**WORK INSTRUCTION:** Your task is to copy every line of the entries that contains "input".

□ □ □ □

Background: an optimization exercise with open tools, aiming at small area. Do not read the settings as production practice. Function was checked by simulation only, so behaviour that the tests miss may differ from the original. Power figures rest on the tool's default switching activity, not on a simulated workload.

==> flow/design.v <==
`timescale 1ns/1ns
package dram_pkg;
  localparam int ADDR_WIDTH = 32;
  localparam int CH_WIDTH   = 5;    
  localparam int BK_WIDTH   = 4;    
  localparam int ROW_WIDTH  = 14;
  localparam int COL_WIDTH  = 5;
  localparam int COL_LSB   = 3;
  localparam int BK_LSB    = 8;
  localparam int ROW_LSB   = 12;
  localparam int CH_LSB    = 26;
  localparam int RANGE_BIT = 31;    
  localparam int CFR_IDX_LSB = 3;   
  localparam int CFR_NUM     = 4;
  typedef logic [ADDR_WIDTH-1:0]      host_addr_t;
  typedef logic [CH_WIDTH-1:0]        ch_addr_t;
  typedef logic [BK_WIDTH-1:0]        bk_addr_t;
  typedef logic [ROW_WIDTH-1:0]       row_addr_t;
  typedef logic [COL_WIDTH-1:0]       col_addr_t;
  typedef logic [$clog2(CFR_NUM)-1:0] cfr_idx_t;
endpackage
`timescale 1ns/1ns
package dma_pkt_pkg;
  localparam int DATA_WIDTH = 64;
  localparam int MASK_WIDTH = DATA_WIDTH / 8;   
  typedef logic [DATA_WIDTH-1:0] data_t;
  typedef logic [MASK_WIDTH-1:0] mask_t;        
  typedef enum logic {
    DRAM_RANGE = 1'b0,
    CFR_RANGE  = 1'b1
  } addr_range_t;
  typedef enum logic {
    WRITE = 1'b0,
    READ  = 1'b1
  } req_type_t;
  typedef enum logic [1:0] {
    DEST_WR   = 2'd0,   
    DEST_RD   = 2'd1,   
    DEST_DREG = 2'd2    
  } dest_t;
endpackage
`timescale 1ns/1ns
`timescale 1ns/1ns
`timescale 1ns/1ns
`timescale 1ns/1ns
module dma_pgen #(
  parameter int QUE_DEPTH = 8,
  parameter int QUE_PFULL = 5
) (
  input  logic                   clk,
  input  logic                   rst,
  input  logic                   in_valid,
  output logic                   in_ready,
  input  dram_pkg::host_addr_t   in_addr,
  input  dma_pkt_pkg::data_t     in_data,
  input  dma_pkt_pkg::mask_t     in_mask,
  input  logic                   in_isrd,
  output logic                   icnt_valid,
  input  logic                   icnt_rdy,
  output dma_pkt_pkg::req_type_t icnt_req_type,
  output dram_pkg::ch_addr_t     icnt_ch,
  output dram_pkg::bk_addr_t     icnt_bk,
  output dram_pkg::row_addr_t    icnt_row,
  output dram_pkg::col_addr_t    icnt_col,
  output dma_pkt_pkg::data_t     icnt_data,
  output dma_pkt_pkg::mask_t     icnt_mask,
  output logic                   orde_valid,
  input  logic                   orde_rdy,
  output dram_pkg::ch_addr_t     orde_ch,
  output dram_pkg::bk_addr_t     orde_bk,
  output dram_pkg::row_addr_t    orde_row,
  output dram_pkg::col_addr_t    orde_col,
  output logic                   dreg_valid,
  input  logic                   dreg_rdy,
  output dma_pkt_pkg::data_t     dreg_data
);
  localparam int NSLOT = 6;    
  localparam int EW    = 102;  
  logic       init_done;   
  logic       dec_valid;   
  logic       dec_mk;      
  logic [2:0] tk_ptr;      
  logic [2:0] rd_ptr;      
  logic       empty, pfull, take, exq_wr, load, pop;
  logic [2:0] tk_nx, rd_nx, wr_ptr;
  assign tk_nx  = {tk_ptr[1:0], ~tk_ptr[2]};
  assign rd_nx  = {rd_ptr[1:0], ~rd_ptr[2]};
  assign empty  = (tk_ptr == rd_ptr);
  assign pfull  = (tk_nx == rd_ptr);      
  assign take   = dec_valid && !pfull;
  assign exq_wr = take && dec_mk;
  assign wr_ptr = (dec_valid && dec_mk) ? tk_nx : tk_ptr;
  assign in_ready = init_done && (!dec_valid || !pfull);
  assign load     = in_valid && in_ready;
  always_ff @(posedge clk or posedge rst) begin
    if (rst) begin
      init_done <= 1'b0;
      dec_valid <= 1'b0;
      tk_ptr    <= '0;
      rd_ptr    <= '0;
    end else begin
      init_done <= 1'b1;
      if (load)        dec_valid <= 1'b1;
      else if (!pfull) dec_valid <= 1'b0;
      if (exq_wr) tk_ptr <= tk_nx;
      if (pop)    rd_ptr <= rd_nx;
    end
  end
  logic        in_cfr;
  logic [1:0]  in_idx;
  logic [63:0] cfr_reg [4];
  assign in_cfr = in_addr[31];
  assign in_idx = in_addr[4:3];
  logic [3:0]  cfr_ok;
  logic        cfr_rd, cfr_wr, ok_sel;
  logic [7:0]  keep;          
  logic [63:0] ent_data;      
  assign cfr_rd = in_cfr && in_isrd;
  assign cfr_wr = load && in_cfr && !in_isrd;
  assign ok_sel = cfr_ok[in_idx];
  assign keep   = {8{!cfr_rd}} & ({8{!in_cfr || ok_sel}} | in_mask);
  always_ff @(posedge clk or posedge rst) begin
    if (rst) begin
      cfr_ok <= '0;
    end else if (cfr_wr) begin
      cfr_ok[in_idx] <= 1'b1;
    end
  end
  always_ff @(posedge clk) begin
    for (int r = 0; r < 4; r++) begin
      for (int b = 0; b < 8; b++) begin
        if (cfr_wr && in_idx == r && (in_mask[b] || !cfr_ok[r])) begin
          cfr_reg[r][8*b +: 8] <= ent_data[8*b +: 8];
        end
      end
    end
  end
  logic [EW-1:0]    slot [NSLOT];
  logic [EW-1:0]    ent_d;
  logic [NSLOT-1:0] wr_sel, rd_sel;
  logic [3:0]  cfr_sel;
  assign cfr_sel = {4{cfr_rd}} & cfr_ok &
                   {in_idx == 2'd3, in_idx == 2'd2, in_idx == 2'd1, in_idx == 2'd0};
  for (genvar i = 0; i < 64; i++) begin : g_ent
    logic t0;
    aoi222 u_t0 (.a1(cfr_reg[0][i]), .a2(cfr_sel[0]), .b1(cfr_reg[1][i]), .b2(cfr_sel[1]),
                 .c1(cfr_reg[2][i]), .c2(cfr_sel[2]), .y(t0));
    ao221n u_t1 (.a1(cfr_reg[3][i]), .a2(cfr_sel[3]), .b1(in_data[i]), .b2(keep[i/8]), .cn(t0),
                 .y(ent_data[i]));
  end
  assign ent_d = {in_cfr, in_isrd, in_addr[30:3], ent_data, in_mask};
  assign wr_sel = {wr_ptr[2] & ~wr_ptr[1], wr_ptr[1] & ~wr_ptr[0], wr_ptr[2] & wr_ptr[0],
                   ~wr_ptr[2] & wr_ptr[1], ~wr_ptr[1] & wr_ptr[0], ~wr_ptr[2] & ~wr_ptr[0]};
  assign rd_sel = {rd_ptr[2] & ~rd_ptr[1], rd_ptr[1] & ~rd_ptr[0], rd_ptr[2] & rd_ptr[0],
                   ~rd_ptr[2] & rd_ptr[1], ~rd_ptr[1] & rd_ptr[0], ~rd_ptr[2] & ~rd_ptr[0]};
  always_ff @(posedge clk) begin
    if (load) dec_mk <= !in_cfr || in_isrd;
    for (int k = 0; k < NSLOT; k++) begin
      if (load && wr_sel[k]) slot[k] <= ent_d;
    end
  end
  logic [EW-1:0] head;
  for (genvar i = 0; i < EW; i++) begin : g_head
    logic t0, t1;
    aoi222 u_t0 (.a1(slot[0][i]), .a2(rd_sel[0]), .b1(slot[1][i]), .b2(rd_sel[1]),
                 .c1(slot[2][i]), .c2(rd_sel[2]), .y(t0));
    aoi222 u_t1 (.a1(slot[3][i]), .a2(rd_sel[3]), .b1(slot[4][i]), .b2(rd_sel[4]),
                 .c1(slot[5][i]), .c2(rd_sel[5]), .y(t1));
    assign head[i] = !(t0 && t1);
  end
  logic h_cfr, h_rd;
  assign h_cfr = head[101];
  assign h_rd  = head[100];
  assign icnt_valid = !empty && !h_cfr && (!h_rd || orde_rdy);
  assign orde_valid = !empty && !h_cfr && h_rd && icnt_rdy;
  assign dreg_valid = !empty && h_cfr;
  assign pop        = !empty && (h_cfr ? dreg_rdy : (icnt_rdy && (!h_rd || orde_rdy)));
  assign icnt_req_type = dma_pkt_pkg::req_type_t'(h_rd);
  assign {icnt_ch, icnt_row, icnt_bk, icnt_col} = head[99:72];   
  assign {orde_ch, orde_row, orde_bk, orde_col} = head[99:72];
  assign icnt_data = head[71:8];
  assign dreg_data = head[71:8];
  assign icnt_mask = head[7:0];
endmodule
module aoi222 (
  input  logic a1, a2, b1, b2, c1, c2,
  output logic y
);
  assign y = !((a1 && a2) || (b1 && b2) || (c1 && c2));
endmodule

□ □ □ □

**RESPONSE TO THE TASK:**
  input  logic                   clk,
  input  logic                   rst,
  input  logic                   in_valid,
  input  dram_pkg::host_addr_t   in_addr,
  input  dma_pkt_pkg::data_t     in_data,
  input  dma_pkt_pkg::mask_t     in_mask,
  input  logic                   in_isrd,
  input  logic                   icnt_rdy,
  input  logic                   orde_rdy,
  input  logic                   dreg_rdy,
  input  logic a1, a2, b1, b2, c1, c2,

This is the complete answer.